Indonesia’s third directly-elected president Prabowo Subianto was inaugurated in Jakarta on 20 October with the pomp and circumstance befitting the transition from one elected leader to another in Asia’s second-biggest democracy.
In his inaugural address, Prabowo offered up a demure version of his campaign stump speech, exhorting the elite to unify to relieve the suffering of the poor and defend Indonesia’s economic sovereignty and uphold the tradition of non-alignment in foreign policy. Progressives suspicious of the former general’s democratic credentials will have taken note of Prabowo’s call for a ‘polite’ and ‘distinctively Indonesian’ democracy ‘suitable’ to the country’s culture, typical anti-liberal dog whistles favoured by conservative politicians.
Prabowo’s first cabinet, deftly unveiled in the week leading up to his inauguration, reflects the things that look set to shape his early presidency: the legacy of his pre-election alliance with Joko Widodo; the continuation of his predecessor’s tradition of all-encompassing party coalitions; and Prabowo’s own penchant for rewarding loyal political foot soldiers.
A bright spot is the reappointment of Sri Mulyani Indrawati as finance minister, whose tenure in the role now spans 13 years and three presidencies. With financial markets wary of Prabowo’s instincts towards government largesse, her presence in the cabinet will ensure strong oversight of public finances. Sri Mulyani stands apart from the other holdovers from the Widodo cabinet who have leveraged their importance as political and financial powerbrokers to cling on to office.
Sri Mulyani notwithstanding, one wouldn’t describe this cabinet as a team of reformers. Prabowo has hewed to the norm of buying political stability by rewarding parties and other stakeholders such as major Islamic organisations, big business and the military with lucrative ministerial positions.
Loyalty to Prabowo has paid dividends for a number of incoming ministers personally close to him — most of all Sugiono, an MP and senior official from Prabowo’s Gerindra party who’ll become the first politician to hold the foreign affairs portfolio since 2001, following a string of ministers with experience holding senior diplomatic positions. Sugiono will be a credible representative of Prabowo abroad, but it’s unclear whether his appointment will see the energisation of the foreign affairs bureaucracy towards presidential goals or its sidelining in policy development.

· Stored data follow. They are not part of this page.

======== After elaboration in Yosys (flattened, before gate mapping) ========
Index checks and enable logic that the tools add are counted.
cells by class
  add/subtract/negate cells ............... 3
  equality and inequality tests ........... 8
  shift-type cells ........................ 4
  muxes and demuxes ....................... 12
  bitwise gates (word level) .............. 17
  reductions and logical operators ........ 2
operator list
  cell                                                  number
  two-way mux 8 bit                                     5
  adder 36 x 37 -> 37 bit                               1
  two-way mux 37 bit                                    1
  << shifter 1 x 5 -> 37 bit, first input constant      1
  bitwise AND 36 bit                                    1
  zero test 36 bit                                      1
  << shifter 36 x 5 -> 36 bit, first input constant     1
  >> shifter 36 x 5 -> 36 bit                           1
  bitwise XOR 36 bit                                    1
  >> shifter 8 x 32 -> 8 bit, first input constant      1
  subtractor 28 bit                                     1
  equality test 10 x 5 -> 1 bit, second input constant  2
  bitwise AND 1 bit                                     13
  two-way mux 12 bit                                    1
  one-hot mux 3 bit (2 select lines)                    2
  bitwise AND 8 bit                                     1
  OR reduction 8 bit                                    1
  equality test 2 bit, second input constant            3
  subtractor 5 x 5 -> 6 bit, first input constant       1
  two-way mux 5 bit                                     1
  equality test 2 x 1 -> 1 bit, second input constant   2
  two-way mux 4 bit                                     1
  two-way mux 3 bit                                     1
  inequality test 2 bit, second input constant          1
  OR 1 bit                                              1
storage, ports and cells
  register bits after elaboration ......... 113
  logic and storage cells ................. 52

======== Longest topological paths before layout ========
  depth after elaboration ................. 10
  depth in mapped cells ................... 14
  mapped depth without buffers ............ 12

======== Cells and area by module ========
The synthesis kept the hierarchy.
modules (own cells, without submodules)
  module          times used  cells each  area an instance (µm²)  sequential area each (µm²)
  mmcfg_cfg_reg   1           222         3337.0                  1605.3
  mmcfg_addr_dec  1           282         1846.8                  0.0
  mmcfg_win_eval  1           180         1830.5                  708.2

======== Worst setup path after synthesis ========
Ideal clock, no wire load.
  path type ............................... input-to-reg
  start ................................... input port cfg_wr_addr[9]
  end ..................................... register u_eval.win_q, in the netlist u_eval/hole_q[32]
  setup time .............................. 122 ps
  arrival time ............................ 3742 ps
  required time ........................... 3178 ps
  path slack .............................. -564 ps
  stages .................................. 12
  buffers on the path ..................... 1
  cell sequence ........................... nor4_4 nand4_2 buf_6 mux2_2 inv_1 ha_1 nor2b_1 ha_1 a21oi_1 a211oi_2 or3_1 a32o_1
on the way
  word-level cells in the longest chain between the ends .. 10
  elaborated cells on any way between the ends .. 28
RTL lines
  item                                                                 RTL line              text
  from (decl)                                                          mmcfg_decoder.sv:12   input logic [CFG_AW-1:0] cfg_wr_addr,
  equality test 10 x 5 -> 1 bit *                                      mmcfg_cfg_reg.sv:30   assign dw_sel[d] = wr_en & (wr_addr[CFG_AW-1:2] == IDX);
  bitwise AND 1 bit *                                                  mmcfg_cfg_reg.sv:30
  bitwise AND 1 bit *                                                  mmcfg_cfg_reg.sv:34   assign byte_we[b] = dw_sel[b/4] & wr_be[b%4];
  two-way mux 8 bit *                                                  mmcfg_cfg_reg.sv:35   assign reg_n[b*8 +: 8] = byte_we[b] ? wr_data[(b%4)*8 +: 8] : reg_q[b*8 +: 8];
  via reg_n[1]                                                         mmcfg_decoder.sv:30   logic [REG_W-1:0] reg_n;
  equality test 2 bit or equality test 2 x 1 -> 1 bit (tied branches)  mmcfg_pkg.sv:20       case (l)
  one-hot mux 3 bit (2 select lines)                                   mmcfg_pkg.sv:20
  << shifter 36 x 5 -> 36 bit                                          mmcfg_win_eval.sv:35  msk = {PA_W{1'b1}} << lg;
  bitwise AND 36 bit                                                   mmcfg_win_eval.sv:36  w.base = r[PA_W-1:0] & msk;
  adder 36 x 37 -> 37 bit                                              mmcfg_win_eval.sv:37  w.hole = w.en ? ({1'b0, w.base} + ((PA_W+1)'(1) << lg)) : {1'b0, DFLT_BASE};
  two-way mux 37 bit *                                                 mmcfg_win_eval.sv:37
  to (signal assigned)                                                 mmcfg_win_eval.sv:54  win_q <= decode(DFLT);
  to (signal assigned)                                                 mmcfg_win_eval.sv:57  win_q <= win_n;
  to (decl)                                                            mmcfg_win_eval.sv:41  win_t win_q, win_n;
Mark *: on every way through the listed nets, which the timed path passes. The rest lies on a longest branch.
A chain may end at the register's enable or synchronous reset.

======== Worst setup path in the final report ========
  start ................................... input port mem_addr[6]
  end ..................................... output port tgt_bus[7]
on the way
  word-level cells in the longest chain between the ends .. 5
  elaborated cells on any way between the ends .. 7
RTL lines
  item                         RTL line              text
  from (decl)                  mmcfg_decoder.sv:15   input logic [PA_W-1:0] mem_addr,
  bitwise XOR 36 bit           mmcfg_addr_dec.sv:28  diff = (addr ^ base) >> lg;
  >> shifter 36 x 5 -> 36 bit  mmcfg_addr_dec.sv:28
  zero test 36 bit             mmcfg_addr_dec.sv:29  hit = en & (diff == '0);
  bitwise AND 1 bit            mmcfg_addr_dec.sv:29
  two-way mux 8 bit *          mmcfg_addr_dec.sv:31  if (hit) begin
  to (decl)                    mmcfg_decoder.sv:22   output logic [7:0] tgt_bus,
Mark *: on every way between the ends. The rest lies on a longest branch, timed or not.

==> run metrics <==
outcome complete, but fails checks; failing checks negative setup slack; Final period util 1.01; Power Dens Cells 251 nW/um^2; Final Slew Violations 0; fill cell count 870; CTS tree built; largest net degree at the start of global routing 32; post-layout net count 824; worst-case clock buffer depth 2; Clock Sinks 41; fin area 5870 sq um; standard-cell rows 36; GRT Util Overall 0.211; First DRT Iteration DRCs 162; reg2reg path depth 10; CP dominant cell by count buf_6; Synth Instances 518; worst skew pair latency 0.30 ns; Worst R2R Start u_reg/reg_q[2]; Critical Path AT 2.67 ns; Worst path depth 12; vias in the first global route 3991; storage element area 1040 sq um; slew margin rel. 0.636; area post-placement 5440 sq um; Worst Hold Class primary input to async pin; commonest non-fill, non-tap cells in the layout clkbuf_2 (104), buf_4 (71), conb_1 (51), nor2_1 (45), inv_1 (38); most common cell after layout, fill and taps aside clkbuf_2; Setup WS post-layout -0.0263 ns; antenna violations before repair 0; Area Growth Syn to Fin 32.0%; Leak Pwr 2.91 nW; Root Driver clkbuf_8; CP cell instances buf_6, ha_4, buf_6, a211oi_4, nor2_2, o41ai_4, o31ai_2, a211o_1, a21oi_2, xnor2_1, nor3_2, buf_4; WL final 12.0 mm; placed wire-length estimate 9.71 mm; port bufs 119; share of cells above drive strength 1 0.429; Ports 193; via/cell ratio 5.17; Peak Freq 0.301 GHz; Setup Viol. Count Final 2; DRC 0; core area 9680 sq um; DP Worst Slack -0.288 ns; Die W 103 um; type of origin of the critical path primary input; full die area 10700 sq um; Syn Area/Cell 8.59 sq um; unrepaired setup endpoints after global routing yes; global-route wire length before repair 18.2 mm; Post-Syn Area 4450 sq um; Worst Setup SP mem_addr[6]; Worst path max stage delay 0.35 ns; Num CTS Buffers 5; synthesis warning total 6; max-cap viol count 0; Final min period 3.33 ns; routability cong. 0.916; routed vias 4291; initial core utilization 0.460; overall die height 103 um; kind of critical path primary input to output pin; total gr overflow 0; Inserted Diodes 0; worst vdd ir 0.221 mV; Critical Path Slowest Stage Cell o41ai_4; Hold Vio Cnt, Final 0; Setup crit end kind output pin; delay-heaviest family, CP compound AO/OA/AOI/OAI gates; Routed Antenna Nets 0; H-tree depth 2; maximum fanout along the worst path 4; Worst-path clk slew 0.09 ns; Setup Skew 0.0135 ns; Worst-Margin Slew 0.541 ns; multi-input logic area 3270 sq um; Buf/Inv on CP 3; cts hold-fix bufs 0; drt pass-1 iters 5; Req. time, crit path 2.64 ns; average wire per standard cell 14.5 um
<file path="config.mk">
export PLATFORM = sky130hd
export DESIGN_NAME = carrier_window_demod
export DESIGN_NICKNAME = d
export VERILOG_FILES = /design/src/rtl/cwd_pkg.sv /design/src/rtl/cwd_sync.sv /design/src/rtl/cwd_interval.sv /design/src/rtl/cwd_fsm.sv /design/src/rtl/carrier_window_demod.sv
export SDC_FILE = /design/constraint.sdc
export NUM_CORES = 1
export LEC_CHECK = 0
export ABC_AREA = 1
export CORE_MARGIN = 2
export CORE_UTILIZATION = 51
export CTS_BUF_LIST = sky130_fd_sc_hd__clkbuf_8
export DETAILED_ROUTE_END_ITERATION = 8
export GPL_ROUTABILITY_DRIVEN = 0
export PLACE_DENSITY = 0.76
export SKIP_LAST_GASP = 1
export SLEW_MARGIN = 0
export SYNTH_ARGS = -nofsm -noshare
export SYNTH_HDL_FRONTEND = slang
export SYNTH_SLANG_ARGS = --single-unit
</file>
<file path="constraint.sdc">
create_clock -name clk -period 1.46 [get_ports clk]
set_input_delay 0.146 -clock clk [delete_from_list [all_inputs] [get_ports clk]]
set_output_delay 0.146 -clock clk [all_outputs]
set_load 0.01 [all_outputs]
</file>
<file path="src/rtl/cwd_pkg.sv">
package cwd_pkg;

    typedef enum logic [1:0] {
        ST_IDLE  = 2'd0,
        ST_ARMED = 2'd1,
        ST_MARK  = 2'd2
    } cwd_state_e;

    // Lower acceptance limit: nominal minus narrow or wide slack.
    function automatic int unsigned lo_limit(input int unsigned nom,
                                             input int unsigned narrow,
                                             input int unsigned wide,
                                             input logic widen);
        return widen ? (nom - wide) : (nom - narrow);
    endfunction

    // Upper acceptance limit: nominal plus narrow or wide slack.
    function automatic int unsigned hi_limit(input int unsigned nom,
                                             input int unsigned narrow,
                                             input int unsigned wide,
                                             input logic widen);
        return widen ? (nom + wide) : (nom + narrow);
    endfunction

endpackage

</file>
<file path="src/rtl/cwd_sync.sv">
module cwd_sync #(
    parameter int unsigned STAGES = 2
) (
    input  logic clk,
    input  logic rst_n,
    input  logic din,
    output logic lvl,
    output logic rise
);
    logic [STAGES-1:0] pipe_q;
    logic              prev_q;

    generate
        if (STAGES == 1) begin : g_one
            always_ff @(posedge clk or negedge rst_n) begin
                if (!rst_n) pipe_q <= '0;
                else        pipe_q <= din;
            end
        end else begin : g_many
            always_ff @(posedge clk or negedge rst_n) begin
                if (!rst_n) pipe_q <= '0;
                else        pipe_q <= {pipe_q[STAGES-2:0], din};
            end
        end
    endgenerate

    always_ff @(posedge clk or negedge rst_n) begin
        if (!rst_n) prev_q <= 1'b0;
        else        prev_q <= pipe_q[STAGES-1];
    end

    assign lvl  = pipe_q[STAGES-1];
    assign rise = pipe_q[STAGES-1] & ~prev_q;


    rise_single_chk: assert property (@(posedge clk) disable iff (!rst_n)
        rise |=> !rise);
endmodule

</file>
<file path="src/rtl/cwd_interval.sv">
module cwd_interval #(
    parameter int unsigned LIMIT = 21,
    localparam int unsigned CW   = $clog2(LIMIT + 1)
) (
    input  logic          clk,
    input  logic          rst_n,
    input  logic          run,
    input  logic          tick_en,
    input  logic          rise,
    output logic [CW-1:0] count
);
    localparam logic [CW-1:0] LIM = CW'(LIMIT);

    logic [CW-1:0] cnt_q;

    always_ff @(posedge clk or negedge rst_n) begin
        if (!rst_n)
            cnt_q <= '0;
        else if (!run)
            cnt_q <= '0;
        else if (rise)
            cnt_q <= tick_en ? CW'(1) : '0;
        else if (tick_en && cnt_q != LIM)
            cnt_q <= cnt_q + CW'(1);
    end

    assign count = cnt_q;


    restart_on_edge_chk: assert property (@(posedge clk) disable iff (!rst_n)
        rise |=> count <= CW'(1));


    count_sat_chk: assert property (@(posedge clk) disable iff (!rst_n)
        count <= LIM);


    count_clear_chk: assert property (@(posedge clk) disable iff (!rst_n)
        !run |=> count == '0);
endmodule

</file>
<file path="src/rtl/cwd_fsm.sv">
module cwd_fsm
    import cwd_pkg::*;
#(
    parameter int unsigned NOM    = 16,
    parameter int unsigned NARROW = 3,
    parameter int unsigned WIDE   = 4,
    parameter int unsigned LIMIT  = 21,
    localparam int unsigned CW    = $clog2(LIMIT + 1)
) (
    input  logic          clk,
    input  logic          rst_n,
    input  logic          demod_en,
    input  logic [1:0]    win_code,
    input  logic          rise,
    input  logic          lvl,
    input  logic [CW-1:0] count,
    output logic          bb_out
);
    localparam logic [CW-1:0] LIM = CW'(LIMIT);

    cwd_state_e    st_q, st_d;
    logic [CW-1:0] lo_b, hi_b;
    logic          in_win;
    logic          expired;
    logic          bb_q;

    always_comb begin
        lo_b    = CW'(lo_limit(NOM, NARROW, WIDE, win_code[1]));
        hi_b    = CW'(hi_limit(NOM, NARROW, WIDE, win_code[0]));
        in_win  = (count >= lo_b) && (count <= hi_b);
        expired = (count >= LIM);
    end

    // Next-state logic
    always_comb begin
        st_d = st_q;
        if (!demod_en) begin
            st_d = ST_IDLE;
        end else begin
            unique case (st_q)
                ST_IDLE:  if (rise) st_d = ST_ARMED;
                ST_ARMED: begin
                    if (rise)         st_d = in_win ? ST_MARK : ST_ARMED;
                    else if (expired) st_d = ST_IDLE;
                end
                ST_MARK: begin
                    if (rise)         st_d = in_win ? ST_MARK : ST_ARMED;
                    else if (expired) st_d = ST_IDLE;
                end
                default: st_d = ST_IDLE;
            endcase
        end
    end

    // State register
    always_ff @(posedge clk or negedge rst_n) begin
        if (!rst_n) st_q <= ST_IDLE;
        else        st_q <= st_d;
    end

    // Output register
    always_ff @(posedge clk or negedge rst_n) begin
        if (!rst_n) bb_q <= 1'b0;
        else        bb_q <= demod_en ? (st_d == ST_MARK) : lvl;
    end

    assign bb_out = bb_q;


    legal_state_chk: assert property (@(posedge clk) disable iff (!rst_n)
        st_q inside {ST_IDLE, ST_ARMED, ST_MARK});


    arm_first_chk: assert property (@(posedge clk) disable iff (!rst_n)
        (demod_en && st_q == ST_IDLE && rise) |=> (st_q == ST_ARMED && !bb_out));


    reject_edge_chk: assert property (@(posedge clk) disable iff (!rst_n)
        (demod_en && st_q != ST_IDLE && rise && !in_win) |=> (st_q == ST_ARMED && !bb_out));


    timeout_chk: assert property (@(posedge clk) disable iff (!rst_n)
        (demod_en && !rise && count == LIM) |=> st_q == ST_IDLE);


    disable_idle_chk: assert property (@(posedge clk) disable iff (!rst_n)
        !demod_en |=> st_q == ST_IDLE);
endmodule

</file>
<file path="src/rtl/carrier_window_demod.sv">
module carrier_window_demod #(
    parameter int unsigned NOM_TICKS   = 16,
    parameter int unsigned NARROW_TOL  = 3,
    parameter int unsigned WIDE_TOL    = 4,
    parameter int unsigned SLACK       = 1,
    parameter int unsigned SYNC_STAGES = 2
) (
    input  logic       clk,
    input  logic       rst_n,
    input  logic       tick_en,
    input  logic       demod_en,
    input  logic [1:0] win_code,
    input  logic       ir_in,
    output logic       bb_out
);
    localparam int unsigned LIMIT = NOM_TICKS + WIDE_TOL + SLACK;
    localparam int unsigned CW    = $clog2(LIMIT + 1);

    logic          lvl;
    logic          rise;
    logic [CW-1:0] count;

    cwd_sync #(.STAGES(SYNC_STAGES)) u_sync (
        .clk  (clk),
        .rst_n(rst_n),
        .din  (ir_in),
        .lvl  (lvl),
        .rise (rise)
    );

    cwd_interval #(.LIMIT(LIMIT)) u_interval (
        .clk    (clk),
        .rst_n  (rst_n),
        .run    (demod_en),
        .tick_en(tick_en),
        .rise   (rise),
        .count  (count)
    );

    cwd_fsm #(
        .NOM   (NOM_TICKS),
        .NARROW(NARROW_TOL),
        .WIDE  (WIDE_TOL),
        .LIMIT (LIMIT)
    ) u_fsm (
        .clk     (clk),
        .rst_n   (rst_n),
        .demod_en(demod_en),
        .win_code(win_code),
        .rise    (rise),
        .lvl     (lvl),
        .count   (count),
        .bb_out  (bb_out)
    );


    bypass_delay_chk: assert property (@(posedge clk) disable iff (!rst_n)
        ($past(rst_n, SYNC_STAGES + 1) && !$past(demod_en))
            |-> bb_out == $past(ir_in, SYNC_STAGES + 1));
endmodule

</file>
==> impl_results.md <==
* Status: finished with violations
* Violated checks: negative setup slack
* Global-route usage over all layers at 0.242
* Worst path required time at 1.57 ns
* Lkg Pwr at 0.513 nW
* Initial antenna violation count at 0
* Wire length of the first global-routing pass at 2530 um
* Port bufs at 7
* CTS Buffer Depth at 2
* H-tree levels at 1
* Antenna Cells at 0
* Initial Utilization at 0.545
* RSZ-0062 raised after global routing: true
* Fin crit period at 1.46 ns
* Critical path fanouts, max at 3
* CTS Root Buffer Type: clkbuf_8
* Largest net degree at the start of global routing at 12
* Hold-fix buffer count after cts at 0
* Setup TNS after final layout at -0.00129 ns
* Max-cap violations at 0
* PwrDens at 832 nW/um2
* Multi-input logic area at 463 um2
* Critical path class: flip-flop to flip-flop
* Final Max Tran Viols at 0
* Boundary pin count at 8
* TritonCTS Sinks at 11
* Area Growth Syn to Fin at 46.6%
* Post-DR vias/cell at 5.23
* Vias in the first global route at 648
* Congestion Overflow GR at 0
* Post-route ant nets at 0
* Crit path launch type: flip-flop
* Fraction of layout instances using a drive strength above 1 at 0.354
* CTS Buf Count at 3
* Worst skew pair latency at 0.23 ns
* Die area at 1710 um2
* Mapped Avg Cell Area at 8.06 um2
* Routed via count at 670
* Post-synth EDFFs at 0
* Syn_nets at 103
* Estimated wirelength of the detail-placed design at 1120 um
* Least-Margin Pin Slew at 0.501 ns
* Row cnt at 13
* Asr flop ratio synth at 1.00
* Post-route DRC at 0
* Core ar. at 1300 um2
* DIE HEIGHT at 41.3 um
* Fin. Hold Viols at 0
* Clock-pin transition on the worst setup and hold timing paths at 0.05 ns
* Mapped Area at 709 um2
* Layout Nets at 129
* Worst hold path class: input port to asynchronous set/reset pin
* Slew HR at 0.665
* Final Cycle Share at 1.00
* Wirelength, routed at 1690 um
* Tot Pwr at 0.865 mW
* Crit path DAT at 1.57 ns
* Filler cell count at 93
* DR pass1 iterations at 4
* Die Width at 41.3 um
* First-iteration detailed-routing DRC count at 7
* Layout Utilization at 0.799
* Distinct cells, synth at 24
* Fmax at 0.684 GHz
* Worst vdd ir at 0.646 mV
* CTS tree: built
* Worst setup EP type: flip-flop
* Post-synthesis sequential area ratio at 0.388
* Synth warn at 0
* Post-Synthesis Cells at 88
* Final-report setup violation count at 1
* WL per Instance at 13.2 um
* Reg area at 277 um2
* Top_reg_cell synth: dfrtp_1
* Clock skew at 0.000570 ns
* PnR worst setup slack at -0.00129 ns
* Yosys reg bits at 11
routing by layer:
| metal | wire, um | vias up | GRT usage |
|---|---|---|---|
| met5 | 0 | - | 0 |
| met4 | 14 | 0 | 0.121 |
| met3 | 26 | 2 | 0.0319 |
| met2 | 921 | 9 | 0.465 |
| met1 | 728 | 317 | 0.254 |
| li1 | - | 342 | - |
synth_stat cells, types with 2 or more instances:
master | instances | share of area
a21oi_1 | 4 | 0.028
dfrtp_1 | 11 | 0.39
ha_1 | 8 | 0.14
inv_1 | 11 | 0.058
inv_2 | 3 | 0.016
nand2_1 | 19 | 0.10
nand2_2 | 2 | 0.018
nand3_1 | 6 | 0.042
nand4_1 | 2 | 0.018
nor2_1 | 6 | 0.032
o21ai_0 | 2 | 0.014
o21ai_1 | 2 | 0.014
power breakdown:
| part | switching, mW | internal (mW) | leakage [nW] |
|---|---|---|---|
| registers | 0.0161 | 0.325 | 0.141 |
| logic | 0.117 | 0.121 | 0.346 |
| clock network | 0.103 | 0.184 | 0.0269 |
| total | 0.235 | 0.630 | 0.513 |
per-stage QoR:
step	cells	worst slack, ns	hold slack [ns]	instance area, um2
3_5_place_dp	122	-0.315	0.342	888
4_1_cts	128	-0.00530	0.252	968
2_1_floorplan	88	0.0134	-0.150	709
3_3_place_gp	122	-0.296	0.346	888
6_report	128	-0.00129	0.253	1040
5_1_grt	128	-0.0931	0.284	1040
placed cells by master (no fill, tap or decap), types with 2 or more instances in the layout:
master / instances
nand2_1: 18
buf_4: 13
inv_1: 11
dfrtp_1: 10
clkdlybuf4s50_1: 6
nor2_1: 5
ha_4: 5
inv_2: 4
nand3_1: 4
nand3_2: 3
nand2_2: 3
ha_1: 3
clkbuf_8: 3
nor2_2: 2
nand4_1: 2
a21oi_2: 2
o21ai_0: 2
o21ai_1: 2
a21oi_1: 2
repair_timing:
action,in CTS,in global routing
resized for setup,6,12
pin swaps,2,3
endpoints found under the setup margin,2,6
setup buffers,2,0
final timing paths:
check	startpoint	endpoint	slack [ns]	depth (start not counted)
worst max-delay path	u_interval.count[0]$_DFFE_PN0P_	u_fsm.bb_out$_DFF_PN0_	-0.001	10
worst min-delay path	rst_n	u_interval.count[3]$_DFFE_PN0P_	0.25	1
worst max register to register	u_interval.count[0]$_DFFE_PN0P_	u_fsm.bb_out$_DFF_PN0_	-0.001	10
worst min register to register	u_sync.pipe_q[0]$_DFF_PN0_	u_sync.pipe_q[1]$_DFF_PN0_	0.36	0
max in group asynchronous	rst_n	u_interval.count[1]$_DFFE_PN0P_	0.84	1
min in group clk	ir_in	u_sync.pipe_q[0]$_DFF_PN0_	0.36	1
cell type report:
class	count	area share
clock buffer	3	0.0397
inverter	15	0.0566
sequential	11	0.266
tap	15	0.0181
clock inverter	1	0.00361
multi-input combinational	62	0.445
timing repair buffer	21	0.171
critical path: stages (launching register included):
cell,delay (ns)
dfrtp_1,0.41
inv_4,0.09
ha_4,0.20
nor2_2,0.10
nand2_1,0.07
a21oi_2,0.12
nand2_1,0.08
nand2_1,0.09
nand2_2,0.06
nand2_2,0.06
o21bai_2,0.07
cells by family (layout without fill, tap and decap cells):
kind of cell    count (synthesis)  after routing  synth area share
simple gates                   41             41             0.275
buf+inv                        15             40            0.0794
compound gates                 13             13             0.116
flops                          11             11             0.388
fa+ha+maj                       8              8             0.141
registers in the layout (all words and copies together) (netlist names):
register and count:
u_fsm.bb_out 1, u_interval.count 5, u_fsm.st_q 2, u_sync.prev_q 1, u_sync.pipe_q 2
Power figures use the tool's default switching activity.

Hints at Prabowo’s vision of Indonesia’s place in the world were on show when he gathered presumptive cabinet ministers at a ‘retreat’ at his hilltop estate in Jakarta’s hinterland last week. A briefing on global geopolitics was delivered by John Mearsheimer, the realist ne plus ultra, whom Prabowo has reportedly invited in his capacity as defence minister to deliver similar seminars to staff at the ministry. Just what lessons Prabowo might be taking from Mearsheimer’s analysis of international politics is anybody’s guess. But the dismissal of the ability of multilateral institutions to mitigate the structural tendency of the international system towards conflict is hopefully not one of them, as ASEAN faces a do-or-die challenge of reasserting its relevance that will need consistent Indonesian engagement to succeed.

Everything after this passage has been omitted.